Refractories require an insulating coating or lining further helping its function of preventing heat from escaping the kiln. Some of the key features that this coating material must have are:
- High adhering potential to the lining and bricks
- Mouldable to various shapes and sizes to fill in the gaps and holes of the brick lining
- Acts as a protective layer against corrosion from flames and molten substances
- Provides thermal spalling
- Improves surface resistance to erosions and voids.
Layers of Refractories
Refractory is a customisable part of the rotary kiln and can be designed to suit the requirement of the desired clinker and subsequently, the end product of the process, cement. It can be tailored with multiple layers to meet the demands of a given application.
A refractory mostly has two layers, the working layer and the insulating layer and the combined thickness of the two ranges from 4.5 inches to 12 inches. They are made with materials that can withstand the high temperature process that takes place in the cement manufacturing process.
Working layer is designed with durable materials designed to withstand the heat within the rotary kiln as it comes directly in contact with the materials and raw mix being processed. It also goes through constant abrasion as it comes in contact with the materials.
An insulating layer is required beneath the working layer of the refractory to prevent the heat from slipping out to the shell of the kiln. This would be both dangerous as well as would lead to loss of efficiency and productivity of the process. It would also lead to damage of the kiln shell.
Typically, the working layer and the insulating layer are made of the same material (ie. brick or castable), with varying chemistries. The working layer tends to be a higher density, stronger material that is more conductive. The insulating layer does not need these qualities, and tends to be softer, lighter, and less conductive, therefore more insulating. These two layers often vary in thicknesses, determined by the needs of the rotary kiln and what material is being processed. In some cases, such as when temperatures are low, or when efficiency is not a concern, a single working layer may be all that is needed.
In contrast, when insulation is extremely critical, an optional third layer of ceramic fibre backing may be used. This thin, but very efficient layer is like fibreglass insulation found in a house, but it is much more compressed. The decision to employ this layer comes with some responsibility. Should a crack in the refractory occur and go unnoticed, it is possible for the high heat inside the rotary kiln to reach this backing and burn it up. This would create a gap between the refractory and the shell of the rotary kiln, which would cause disastrous problems. Due to this potential of increased risk, this third layer is not always appropriate.
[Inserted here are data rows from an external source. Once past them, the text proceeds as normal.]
### flow/design.v
module Counter10(
	input CP, nCR, EN,
	output reg [3:0] Q,
	output sCo
);
	always @(posedge CP or negedge nCR)
	begin
		if (~nCR) Q<=4'h0;
		else if (~EN) Q<=Q;
		else if (Q==4'h9) Q<=4'h0;
		else Q<=Q+1'b1;
	end
	assign sCo=Q==4'h9;
endmodule
module Counter6(
	input CP, nCR, EN,
	output reg [3:0] Q,
	output sCo
);
	always @(posedge CP or negedge nCR)
	begin
		if (~nCR) Q<=4'h0;
		else if (~EN) Q<=Q;
		else if (Q==4'h5) Q<=4'h0;
		else Q<=Q+1'b1;
	end
	assign sCo=Q==4'h5;
endmodule
module Counter2(
	input CP, nCR, EN,
	output reg [3:0] Q,
	output sCo
);
	always @(posedge CP or negedge nCR)
	begin
		if (~nCR) Q<=4'h0;
		else if (~EN) Q<=Q;
		else if (Q==4'h1) Q<=4'h0;
		else Q<=Q+1'b1;
	end
	assign sCo=Q==4'h1;
endmodule
module Counter60(
	input CP, nCR, EN,
	output [3:0] qh, ql,
	output sCo
);
	wire EN_H, NU;
	Counter10 U0(CP, nCR, EN, ql, EN_H);
	Counter6 U1(CP, nCR, EN_H, qh, NU);
	assign sCo = {qh, ql}==8'h59;
endmodule
module Counter12(
	input CP, nCR, EN,
	output reg [3:0] qh, ql
);
	always @ (posedge CP or negedge nCR)
	begin
		if (~nCR) {qh,ql}<=8'h00;
		else if (~EN){qh,ql}<={qh,ql};
		else if ((qh>1||ql>9)||((qh==1)&&(ql>=1))) {qh,ql}<=8'h00;
		else if ((qh==1)&&(ql<1))begin
			qh<=qh; ql<=ql+1'b1;
		end
		else if (ql==9) begin
			qh<=qh+1'b1; ql<=4'h0;
		end
		else begin
			qh<=qh; ql<=ql+1'b1;
		end
	end
endmodule
### flow/run.sh
#!/bin/bash
# OpenROAD 26Q1-2900-gdf79404cd8, Yosys 0.63+post, stock flow scripts
make -C /OpenROAD-flow-scripts/flow DESIGN_CONFIG=/design/flow/config.mk WORK_HOME=/design/flow/orfs finish
### flow/config.mk
export PLATFORM = sky130hd
export DESIGN_NAME = Counter60
export DESIGN_NICKNAME = Counter60
export VERILOG_FILES = /design/flow/design.v
export SDC_FILE = /design/flow/constraint.sdc
export NUM_CORES = 4
export LEC_CHECK = 1
export CORE_AREA = 10 10 70 70
export DIE_AREA = 0 0 80 80
### flow/constraint.sdc
current_design Counter60

set clk_period 2.5
set clk_io_pct 0.2

create_clock -name clk0 -period $clk_period [get_ports {CP}]

set non_clock_inputs [all_inputs -no_clocks]
set_input_delay [expr $clk_period * $clk_io_pct] -clock clk0 $non_clock_inputs
set_output_delay [expr $clk_period * $clk_io_pct] -clock clk0 [all_outputs]
==> notes.md <==
Results of an implementation run.

Per the post-CTS timing run, clock transition at the registers of the reported paths is 50 ps. The row count is 21. The final critical path takes up 93.2% of the cycle. For the pin with the worst max-slew slack, the measured transition is 384 ps. The highest clock rate this design can be run at is 429 MHz.

The combined area of all synthesized cells is 387 um^2. The main area contributors are dfrtp_1, xnor2_1, xor2_1. The number of endpoints with negative hold slack in the final report is 0. The global router's overall resource usage is 3.00%. The synthesized netlist was found by Yosys to have 32 cells. The critical path endpoint has a required time of 2000 ps. The number of CTS-inserted buffers is 3. Per the post-synthesis stats, the area per cell is 12.1 um^2. The worst setup path is of the reg2out kind. The post-CTS setup buffer count is 0. Leaving out fill and tap cells, the most frequent cells in the layout are clkdlybuf4s50_1, dfrtp_1, o21ai_0, clkbuf_4. The clock network burns 15.1% of the power. The area added between synthesis and finish is 49.2%.

The insertion delay of the later-clocked pin in the worst-skew pair is 250 ps. The worst hold path belongs to the class in2async. The share of final-layout standard cells stronger than drive strength 1 is 15.2%. The data arrival time at the worst-slack endpoint is 1830 ps. The net switching power figure is 196 uW. The fraction of power spent switching nets is 31.4%.

The average detailed-routed wire length per instance is 9.74 um. The synthesized netlist contains 20 unique library cells. The final sum of negative setup slack is 0 ps. After technology mapping, the gate count stands at 32. The run finished with clean final reports. Counting I/O delays and the setup requirement, the final critical path takes 2330 ps. Hold repair after CTS inserted 0 buffers. The CTS tree is done.

Detailed routing inserted a total of 293 vias. The power per cell area is 1080 nW/um^2. The H-tree depth is 1. The die extent in y is 80 um.

The share of Yosys cell area claimed by the top area cell type is 51.8%. The script logs the ratio of routed vias to standard cells as 3.18. The worst setup margin is 170 ps. Endpoints with negative setup slack in the final report add up to 0.

The first global-routing pass estimated 1480 um of wire. The count of routing violations after the opening detailed-route iteration is 12. The core footprint is 3420 um^2. The first-pass detailed-route iteration total is 2.

The placer's final routability congestion estimate is 0.724. The buffer type at the clock tree root is clkbuf_4. The cell taking the most area after synthesis is dfrtp_1. The global route stage reports its total congestion overflow as 0. Setup repair after global routing left no endpoint under its margin. The most frequent logic cell in the layout is clkdlybuf4s50_1. The top-level I/O count is 12. The number of clock sinks is 8. The initial antenna violation count is 0. The cell-internal power is 428 uW. The flow reports that combinational logic draws 39.1% of the design power.

The final worst clock skew is 7.30 ps. The number of register bits inferred by synthesis is 8. The horizontal die dimension reported for this design is 80 um. The routed design has 896 um of wire. The post-route antenna net violation count is 0. The kind of start point of the critical path is a register.

The number of warnings in the stage logs is 25. The via count of the first global-routing pass was 290. The area enclosed by the die boundary is 6400 um^2. The number of buffer cells added on primary ports is 11. Post-CTS repair changed the size of 0 cells.

The count of synthesis-stage warnings from yosys is 2. Sequential cells account for 45.7% of the total power. For this run, the register share of the synthesized area comes to 51.8%. The number of remaining DRC errors is 0. The maximum number of pins on one net before global-route repair is 9.

The endpoint class of the critical path is an output port. The deepest clock path buffer count is 2. Measured against its own limit, the worst slew margin works out to 74.3%. STA on the placed design reports a worst setup slack of 414 ps. For reference, the final report shows the max-slew violation count at 0.

The report shows a maximum critical-path fanout of 7. The number of antenna diodes in the final layout is 0. The leakage power is 0.000238 uW. The share of the core filled by cells before placement is 11.3%. The number of max-cap violations is 0. The area figure in the yosys stat output is 387 um^2. The worst vdd rail ir drop is 0.137 mV.
==> area by class of cell <==
type	instances	area, um^2
fill	392	2840
tap	46	57.6
timing repair buffer	11	110
clock buffer	3	22.5
inverter	1	3.75
sequential	8	200
multi-input combinational	23	183
==> cell usage after synthesis, drive strengths merged <==
library cell  count
and2b             1
and4bb            1
a21oi             1
nor2b             1
dfrtp             8
mux2              1
and3              1
xor2              2
o22a              1
nor4b             1
nand3             1
inv               1
o21ai             3
xnor2             2
nor3              1
nand2             3
and4b             1
a21o              1
nand4             1
==> power groups by stage <==
stage / sequential [uW] / clock (uW) / combinational (uW)
finish: 285 / 94.5 / 244
global route: 302 / 109 / 273
CTS: 285 / 103 / 254
==> kinds of logic (layout without fill, tap and decap cells) <==
logic type / Yosys count / count (layout) / share of synthesized area [%]
AOI/OAI and AO/OA: 6 / 6 / 9.38
buffers and inverters: 1 / 15 / 0.970
muxes: 1 / 1 / 3.88
and+or+nand+nor: 12 / 12 / 24.9
DFF: 8 / 8 / 51.8
xor gates and xnor gates: 4 / 4 / 9.06
==> routing by layer <==
metal | wire length (um) | GRT usage (%)
met5 | 0 | 0
met4 | 0 | 0.176
met3 | 67 | 2.39
met2 | 469 | 4.82
met1 | 358 | 3.17
==> metrics by stage <==
step                      hold slack (ps)  power (uW)  instances  util [%]  instance area, um^2
final                                 537         624         92      16.9                  577
after global routing                  544         683         92      16.9                  577
after CTS                             528         642         92      16.9                  577
after detailed placement              544         540         89      16.2                  554
after global placement                521         531         89      16.2                  554
after floorplan                       204         375         32         -                  387
==> worst max-delay path, stage by stage, from the launching register on <==
cell and delay, ps:
dfrtp_1 440, and4bb_4 370, nand2_4 70, nor4b_2 200, clkdlybuf4s50_1 500
==> flip-flops by register name, indices dropped and copies added, names as in the netlist <==
signal  flops
U1.Q        4
U0.Q        4
==> worst paths after layout <==
path / cells after the start / slack (ps) / end / startpoint
worst min-delay path: 1 / 540 / U1.Q[1]$_DFFE_PN0N_ / nCR
worst min register to register: 1 / 550 / U1.Q[3]$_DFFE_PN0N_ / U1.Q[3]$_DFFE_PN0N_
max in group asynchronous: 1 / 1680 / U0.Q[2]$_DFFE_PN0P_ / nCR
worst max register to register: 3 / 1210 / U1.Q[1]$_DFFE_PN0N_ / U0.Q[1]$_DFFE_PN0P_
worst max-delay path: 4 / 170 / sCo / U0.Q[1]$_DFFE_PN0P_
min in group clk0: 1 / 550 / U1.Q[3]$_DFFE_PN0N_ / U1.Q[3]$_DFFE_PN0N_
Power is estimated from default activity; no workload was simulated.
A refractory is made of inert inorganic solid materials like oxides, carbides, nitrides, and borides of aluminium, silicon, alkaline earth metals, and transition metals. The key requirements of the materials from which a refractory is built are to be stable at high temperatures and to retain their original physical shape when they are exposed to corrosive solid, liquid or gaseous materials. Out of all these materials, very few qualify to be used in industrial scale, because of their instability under normal atmospheric conditions or because of the rare availability and high cost.
“Cement manufacturing is an energy intensive process. Burning alkaline raw materials (reactive) combined with smaller constituents of metals and abrasive raw materials at very high temperature is a major challenge. Therefore, a good refractory that can withstand high temperatures while retaining required strength and that is resistant to chemical properties of the alkaline raw materials is crucial. Besides, chemical attacks from sulphates or chlorine from the kiln feed, fuel or alternative fuels there are other factors that need to be factored in,” says Prabhat Singh Parihar, Vice President Technical Head, Mangrol Plant, JK Cement.
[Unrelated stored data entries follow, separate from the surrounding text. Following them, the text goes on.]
module vga_frame(
  input logic clk,
  input logic rst,
  input logic i_pix_valid,
  input logic [9:0] i_col,
  input logic [9:0] i_row,
  input logic [5:0] i_player_bcol,
  input logic [5:0] i_player_brow,
  input logic [5:0] i_exit_bcol,
  input logic [5:0] i_exit_brow,
  output logic [3:0] o_red,
  output logic [3:0] o_green,
  output logic [3:0] o_blue
);
logic [15:0] maze_pixel;
logic [15:0] player_pixel;
logic [15:0] exit_pixel;
logic [10:0] maze_addr;
logic [7:0] player_addr ;
logic [7:0] exit_addr ;
logic [9:0] tmp_row,tmp_col;
logic tmp_pix_valid;
always_ff @(posedge clk)  begin
  if (rst) begin
    tmp_col <= 0;
    tmp_row <= 0;
    tmp_pix_valid <= 0;
  end
  else begin
    tmp_col <= i_col;
    tmp_row <= i_row;
    tmp_pix_valid <= i_pix_valid;
  end
end
always_comb begin
    maze_addr = (i_col >> 4) + ((i_row >> 4) << 6);
    player_addr = (i_row & 4'b1111) + ((i_col & 4'b1111) << 4);
    exit_addr = (i_row & 4'b1111) + ((i_col & 4'b1111) << 4);
  if (tmp_pix_valid) begin
    if (i_player_bcol == (tmp_col >> 4) && i_player_brow == (tmp_row >> 4)) begin
      o_red = player_pixel[11:8];
      o_green = player_pixel[7:4];
      o_blue = player_pixel[3:0];
    end
    else if (i_exit_bcol == (tmp_col >> 4) && i_exit_brow == (tmp_row >> 4)) begin
      o_red = exit_pixel[11:8];
      o_green = exit_pixel[7:4];
      o_blue = exit_pixel[3:0];
    end
    else begin
      o_red = maze_pixel[11:8];
      o_green = maze_pixel[7:4];
      o_blue = maze_pixel[3:0];
    end
  end
  else begin
    o_red = 0;
    o_green = 0;
    o_blue = 0;
  end
end
rom #(
  .size(2048),
  .file("/home/n1ckos/Downloads/lab2_code/roms/maze1.rom") 
)
maze_rom (
  .clk(clk),
  .en(i_pix_valid),
  .addr(maze_addr),
  .dout(maze_pixel)
);
rom #(
    .size(256),
    .file("/home/n1ckos/Downloads/lab2_code/roms/player.rom")
)
player_rom (
  .clk(clk),
  .en(i_pix_valid),
  .addr(player_addr),
  .dout(player_pixel)
);
rom #(
    .size(256),
    .file("/home/n1ckos/Downloads/lab2_code/roms/exit.rom")
)
exit_rom(
  .clk(clk),
  .en(i_pix_valid),
  .addr(exit_addr),
  .dout(exit_pixel)
);   
endmodule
The source of the raw materials can be natural or synthetic. The raw materials used for refractory manufacturing are mainly naturally occurring minerals like bauxite, magnesite, clay etc., which are mined and processed before being used for refractory manufacturing. Some synthetic materials like mullite (3Al2O3.2SiO2), fused alumina (Al2O3), silicon carbide (SiC), spinel (MgO.Al2O3) etc., are also being used widely in refractories for the cement industry.
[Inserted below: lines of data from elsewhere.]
===== design.v =====
module lab3_top(SW,KEY,HEX0,HEX1,HEX2,HEX3,HEX4,HEX5);
  input [9:0] SW;
  input [3:0] KEY;
  output reg [6:0] HEX0, HEX1, HEX2, HEX3, HEX4, HEX5;
  wire clk = ~KEY[0];   
  wire rst_n = ~KEY[3];  
  reg incorrectCombo;  
  reg comboEnd;  
  reg [5:0] state;  
  always @(posedge clk) begin
    if(rst_n == 1'b1) 
      begin
        state <= 6'b000_001;
        comboEnd <= 1'b0;
        incorrectCombo <= 1'b0;
      end 
    else begin
      case(state)
        6'b000_001:
          begin
            if(SW[3:0] != 4'b0110)
              incorrectCombo <= 1'b1;
            state <= state << 1;
          end
        6'b000_010:
          begin
            if(SW[3:0] != 4'b0000)
              incorrectCombo <= 1'b1;
            state <= state << 1;
          end
        6'b000_100:
          begin
            if(SW[3:0] != 4'b0011)
              incorrectCombo <= 1'b1;
            state <= state << 1;
          end
        6'b001_000:
          begin
            if(SW[3:0] != 4'b0110)
              incorrectCombo <= 1'b1;
            state <= state << 1;
          end  
        6'b010_000:
          begin
            if(SW[3:0] != 4'b0001)
              incorrectCombo <= 1'b1;
            state <= state << 1;
          end  
        6'b100_000:
          begin
            if(SW[3:0] != 4'b0011)
              incorrectCombo <= 1'b1;
            comboEnd <= 1'b1;
          end  
        default: 
          state <= 6'bxxxxxx;
      endcase
    end
  end 
 always @* begin
    if(incorrectCombo == 1'b0 && comboEnd == 1'b1) begin
      HEX0 = 7'b0101011;  
      HEX1 = 7'b0000110;  
      HEX2 = 7'b0001100;  
      HEX3 = 7'b1000000;  
      HEX4 = 7'b1111111;  
      HEX5 = 7'b1111111;  
    end
    else if(incorrectCombo == 1'b1 && comboEnd == 1'b1) begin
      HEX0 = 7'b1000000;  
      HEX1 = 7'b0000110;  
      HEX2 = 7'b0010010;  
      HEX3 = 7'b1000000;  
      HEX4 = 7'b1000111;  
      HEX5 = 7'b1000110;  
    end
    else begin
      case(SW[3:0])
        4'b0000: begin 
          HEX0 = 7'b1000000;  
          HEX1 = 7'b1111111;  
          HEX2 = 7'b1111111;  
          HEX3 = 7'b1111111;  
          HEX4 = 7'b1111111;  
          HEX5 = 7'b1111111;  
        end
        4'b0001: begin 
          HEX0 = 7'b1111001;  
          HEX1 = 7'b1111111;  
          HEX2 = 7'b1111111;  
          HEX3 = 7'b1111111;  
          HEX4 = 7'b1111111;  
          HEX5 = 7'b1111111;  
        end
        4'b0010: begin 
          HEX0 = 7'b0100100;  
          HEX1 = 7'b1111111;  
          HEX2 = 7'b1111111;  
          HEX3 = 7'b1111111;  
          HEX4 = 7'b1111111;  
          HEX5 = 7'b1111111;  
        end
        4'b0011: begin 
          HEX0 = 7'b0110000;  
          HEX1 = 7'b1111111;  
          HEX2 = 7'b1111111;  
          HEX3 = 7'b1111111;  
          HEX4 = 7'b1111111;  
          HEX5 = 7'b1111111;  
        end
        4'b0100: begin 
          HEX0 = 7'b0011001;  
          HEX1 = 7'b1111111;  
          HEX2 = 7'b1111111;  
          HEX3 = 7'b1111111;  
          HEX4 = 7'b1111111;  
          HEX5 = 7'b1111111;  
        end
        4'b0101: begin 
          HEX0 = 7'b0010010;  
          HEX1 = 7'b1111111;  
          HEX2 = 7'b1111111;  
          HEX3 = 7'b1111111;  
          HEX4 = 7'b1111111;  
          HEX5 = 7'b1111111;  
        end
        4'b0110: begin 
          HEX0 = 7'b0000010;  
          HEX1 = 7'b1111111;  
          HEX2 = 7'b1111111;  
          HEX3 = 7'b1111111;  
          HEX4 = 7'b1111111;  
          HEX5 = 7'b1111111;  
        end
        4'b0111: begin 
          HEX0 = 7'b1111000;  
          HEX1 = 7'b1111111;  
          HEX2 = 7'b1111111;  
          HEX3 = 7'b1111111;  
          HEX4 = 7'b1111111;  
          HEX5 = 7'b1111111;  
        end
        4'b1000: begin 
          HEX0 = 7'b0000000;  
          HEX1 = 7'b1111111;  
          HEX2 = 7'b1111111;  
          HEX3 = 7'b1111111;  
          HEX4 = 7'b1111111;  
          HEX5 = 7'b1111111;  
          end
        4'b1001: begin
          HEX0 = 7'b0011000;  
          HEX1 = 7'b1111111;  
          HEX2 = 7'b1111111;  
          HEX3 = 7'b1111111;  
          HEX4 = 7'b1111111;  
          HEX5 = 7'b1111111;  
          end
        4'b1010: begin 
          HEX0 = 7'b0001000;  
          HEX1 = 7'b1000000;  
          HEX2 = 7'b0001000;  
          HEX3 = 7'b0001000;  
          HEX4 = 7'b0000110;  
          HEX5 = 7'b1111111;  
          end
        4'b1011: begin 
          HEX0 = 7'b0001000;  
          HEX1 = 7'b1000000;  
          HEX2 = 7'b0001000;  
          HEX3 = 7'b0001000;  
          HEX4 = 7'b0000110;  
          HEX5 = 7'b1111111;  
          end
        4'b1100: begin 
          HEX0 = 7'b0001000;  
          HEX1 = 7'b1000000;  
          HEX2 = 7'b0001000;  
          HEX3 = 7'b0001000;  
          HEX4 = 7'b0000110;  
          HEX5 = 7'b1111111;  
          end
        4'b1101: begin 
          HEX0 = 7'b0001000;  
          HEX1 = 7'b1000000;  
          HEX2 = 7'b0001000;  
          HEX3 = 7'b0001000;  
          HEX4 = 7'b0000110;  
          HEX5 = 7'b1111111;  
          end
        4'b1110: begin 
          HEX0 = 7'b0001000;  
          HEX1 = 7'b1000000;  
          HEX2 = 7'b0001000;  
          HEX3 = 7'b0001000;  
          HEX4 = 7'b0000110;  
          HEX5 = 7'b1111111;  
          end
        4'b1111: begin
          HEX0 = 7'b0001000;  
          HEX1 = 7'b1000000;  
          HEX2 = 7'b0001000;  
          HEX3 = 7'b0001000;  
          HEX4 = 7'b0000110;  
          HEX5 = 7'b1111111;  
          end
        default: begin
          HEX0 = 7'bXXXXXXX;      
          HEX1 = 7'bXXXXXXX;
          HEX2 = 7'bXXXXXXX;
          HEX3 = 7'bXXXXXXX;
          HEX4 = 7'bXXXXXXX;
          HEX5 = 7'bXXXXXXX;
          end
      endcase
    end
  end
endmodule

===== run.sh =====
#!/bin/bash
# OpenROAD 26Q1-2900-gdf79404cd8, Yosys 0.63+post, stock flow scripts
make -C /OpenROAD-flow-scripts/flow DESIGN_CONFIG=/design/flow/config.mk WORK_HOME=/design/flow/orfs finish

===== config.mk =====
export PLATFORM = sky130hd
export DESIGN_NAME = lab3_top
export DESIGN_NICKNAME = lab3_top
export VERILOG_FILES = /design/flow/design.v
export SDC_FILE = /design/flow/constraint.sdc
export NUM_CORES = 4
export LEC_CHECK = 1
export CORE_AREA = 10 10 82 82
export DIE_AREA = 0 0 92 92

===== constraint.sdc =====
current_design lab3_top

set clk_period 2.8
set clk_io_pct 0.2

create_clock -name clk0 -period $clk_period [get_ports {KEY}]

set non_clock_inputs [all_inputs -no_clocks]
set_input_delay [expr $clk_period * $clk_io_pct] -clock clk0 $non_clock_inputs
set_output_delay [expr $clk_period * $clk_io_pct] -clock clk0 [all_outputs]

==> flow_summary.toml <==
# implementation run metrics
[floorplanning]
die_h_um = 92
chipArea_sq_um = 8464
core-area_sq_um = 5075
rows = 26
die-width_um = 92
fp_util_pct = 17.73
ios = 56

[status]
violations = "setup timing"
outcome = "complete, but fails checks"

[synth]
ys_top_cells_by_count = "buf_4, dfxtp_1, inv_1, nand2_1, nor2_1"
yosys.area.top_type = "buf_4"
syn-instance-count = 118
synth_warnings = 1
yosysTopAreaCellShare_pct = 25.87
syn_avg_cell_area_sq_um = 7.624
yosys-top-cells-area = "buf_4, dfxtp_1, ha_1"
synth_flops = 8
edf_count = 0
synth_cell_types = 36
synthArstFlopShare_pct = 0
ff_type = "dfxtp_1"
netlist_area_sq_um = 899.6
synth.most_common_cell = "buf_4"
yosysChipArea_sq_um = 899.6
ys_cells = 118
ys_seq_share_pct = 17.80

[global_routing]
grt_usage_pct = 7.037
met3_usage_pct = 4.448
grt_pass1_vias = 1194
grt_pass1_wl_um = 5085
top_usage_layer = "met2"
grt_use_met2_pct = 9.882
grt_max_degree = 12
antenna_found_initial = 0
met1_usage_pct = 7.711
grt_overflow = 0

[placed_design]
hpwl_um = 2097
dpl_cell_area_sq_um = 1266
port_buffers = 41
gp_congestion = 0.9121

[cells_and_area]
drive_gt1_share_pct = 62.70
fin_area_sq_um = 1829
fill_cells = 502
final_core_util_pct = 36.05
syn_to_final_growth_pct = 103.3

[drt]
wire_per_inst_um = 12.20
vias_per_cell = 4.078
antenna_left = 0
first_pass_iters = 4
antenna_cells = 0
first_iter_violations = 29
drc = 0
wl_um = 3110
vias = 1040

[setup_path]
path_class = "flip-flop to output port"
crit_fanout = 5
start_kind = "flip-flop"
arrival_ns = 2.70
worstSetupEndpointType = "output port"
critical_path_required_ns = 2.24

[sta]
hold_viol_final = 0
setup_viol = 39
layout_setup_ws_ns = -0.4631
whs_ns = 0.08191
slew_viol_final = 0
skew_ns = 0.007523
rsz0062_at_grt = "yes"
fin_setup_tns_ns = -14.08

[power_and_ir_drop]
pwr-share-clk_pct = 65.1
power_density_nw_per_um2 = 466.7
power_frac_comb_pct = 17.9
power.total_mw = 0.8537
switchingPower_mw = 0.2160
swShare_pct = 25.31
p_leak_nw = 0.8648
p_int_mw = 0.6377
power_frac_seq_pct = 17.0
irDropWorstVdd_v = 0.0002675

[run]
drv_cap = 0
warnings = 127

[cts]
cts.sinks = 8
clk_pin_slew_ns = 0.04
cts_tree = "built"
worstSkewPairLatency_ns = 0.28
hold_buffers = 0

[hold_path]
hp-class = "clock port to flip-flop"
## logic make-up after synthesis
kind of cell | count (synthesis) | share of synthesized area [%]
flip-flops | 8 | 17.80
XOR/XNOR | 1 | 0.9738
buffers and inverters | 43 | 32.68
adder cells (fa/ha/maj) | 6 | 8.345
AND/OR/NAND/NOR | 35 | 22.81
AND-OR/OR-AND | 24 | 16.97
other | 1 | 0.4168
## power groups by stage
| stage | registers [mW] | clock network, mW | logic (mW) |
|---|---|---|---|
| CTS | 0.144 | 0.626 | 0.135 |
| global route | 0.147 | 0.678 | 0.166 |
| finish | 0.145 | 0.556 | 0.153 |
## state kept, by name (all words and copies together) (netlist names)
| name | count |
|---|---|
| incorrectCombo | 1 |
| comboEnd | 1 |
| state | 6 |
## final cells by class
| cell class | instances | area (sq um) | share of cell area [%] |
|---|---|---|---|
| timing repair buffer | 76 | 721.9 | 39.47 |
| multi-input combinational | 71 | 594.3 | 32.49 |
| sequential | 8 | 161.4 | 8.824 |
| clock buffer | 10 | 137.6 | 7.524 |
| tap | 70 | 87.58 | 4.788 |
| clock inverter | 13 | 62.56 | 3.420 |
| inverter | 6 | 47.55 | 2.599 |
| timing repair inverter | 1 | 16.27 | 0.8892 |
## final timing paths
| kind | end | slack (ns) | startpoint | cells past startpoint |
|---|---|---|---|---|
| worst max-delay path | HEX3[4] | -0.46 | comboEnd | 6 |
| worst min-delay path | comboEnd | 0.08 | KEY[3] | 3 |
| worst max register to register | incorrectCombo | 1.10 | state[4] | 4 |
| worst min register to register | state[1] | 0.59 | state[0] | 1 |
## what timing repair did
item	4_1_cts	5_1_grt
endpoints found under the setup margin	42	42
pin swaps	16	6
cloned	1	0
gates resized	186	30
buffers inserted	22	3
## worst max-delay path, stage by stage (launching register included)
cell,delay (ns)
dfxtp_2,0.31
buf_6,0.12
a21o_4,0.22
buf_12,0.14
clkinv_8,0.04
buf_8,0.10
buf_6,0.08
## placed cells by master, fill, tap and decap left out, types with 3 or more instances in the layout
| master | count |
|---|---|
| a21oi_1 | 6 |
| and2_1 | 3 |
| buf_12 | 3 |
| buf_2 | 16 |
| buf_4 | 15 |
| buf_6 | 39 |
| clkbuf_8 | 10 |
| conb_1 | 5 |
| dfxtp_1 | 7 |
| ha_4 | 3 |
| inv_1 | 14 |
| nand2_1 | 4 |
| nand2_4 | 3 |
| nor2_1 | 7 |
| o21ai_2 | 5 |
## per-layer routing
layer  wire length, um  up-vias
met2              1458       61
li1                  -      497
met3               325        8
met4                92        0
met1              1234      474
met5                 0        -
## per-stage QoR
stage                     std cells  setup slack, ns
after detailed placement        210          -0.7245
after global placement          210          -0.7072
final                           255          -0.4631
after floorplan                 122         -0.03618
after global routing            255          -0.5382
after CTS                       253          -0.4870
No activity file was given, so power comes from the tool's default toggle rates.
Operating Condition for Refractories
According to a report – Refractories Selection for Cement Industry, August 2020 published by IN Chakraborty, Ace Calderys Limited, Nagpur, refractory selection is the most important step for the maximisation of its performance.
The major deciding factors for refractory selection are the working environment where the refractory would be used. The working environment, in general, is defined by the following parameters:
- Operating temperature
- Chemical condition
- Chemical nature of solid or liquid, i.e., acidic, or basic, in contact with the refractory
- Characteristic of the gaseous environment
- Thermal shock
- Mechanical stress
Refractory selection is the most important step for the maximisation of its performance. The major deciding factor for refractory selection is the working or operating environment where the refractory would be used. The working environment, in general, is defined by the following parameters:
Identification of critical parameters for a given working environment is vital for refractory life maximisation at optimal cost. Once the critical operating parameters are identified, the refractory should be so selected that it can withstand the operating condition for the stipulated lifespan. In the context of the refractory life in the cement rotary kiln, the lining design as well as the quality of refractory installation play a very critical role.
As a function of the cement manufacturing process, a raw meal i.e., a mix of limestone, quartz, clay and some lateritic material is fed in the kiln. This operating condition in this kiln is not severe except for in the burning zone where temperature can go up to 1450oC and the liquid content of the feed material falls in the range of 25 per cent to 27 per cent
By the time the raw mix attains a temperature of 900oC, the limestone present in the raw material is decomposed and quartz undergoes polymorphic transformation and cement constituents like C2S and C3A start forming. None of these have an adverse effect on the refractory. As the temperature rises to 1400oC, the liquid phase forms. At the maximum operating temperature, approximately 1450oC, the liquid phase concentration is about 25 per cent. On cooling down the C3S and C4AF precipitate out from the melt. As the clinker cools down, the reactivity of the mass reduces, i.e., the refractory is not chemically affected. However, the cold clinker becomes abrasive and may cause erosions on the refractory.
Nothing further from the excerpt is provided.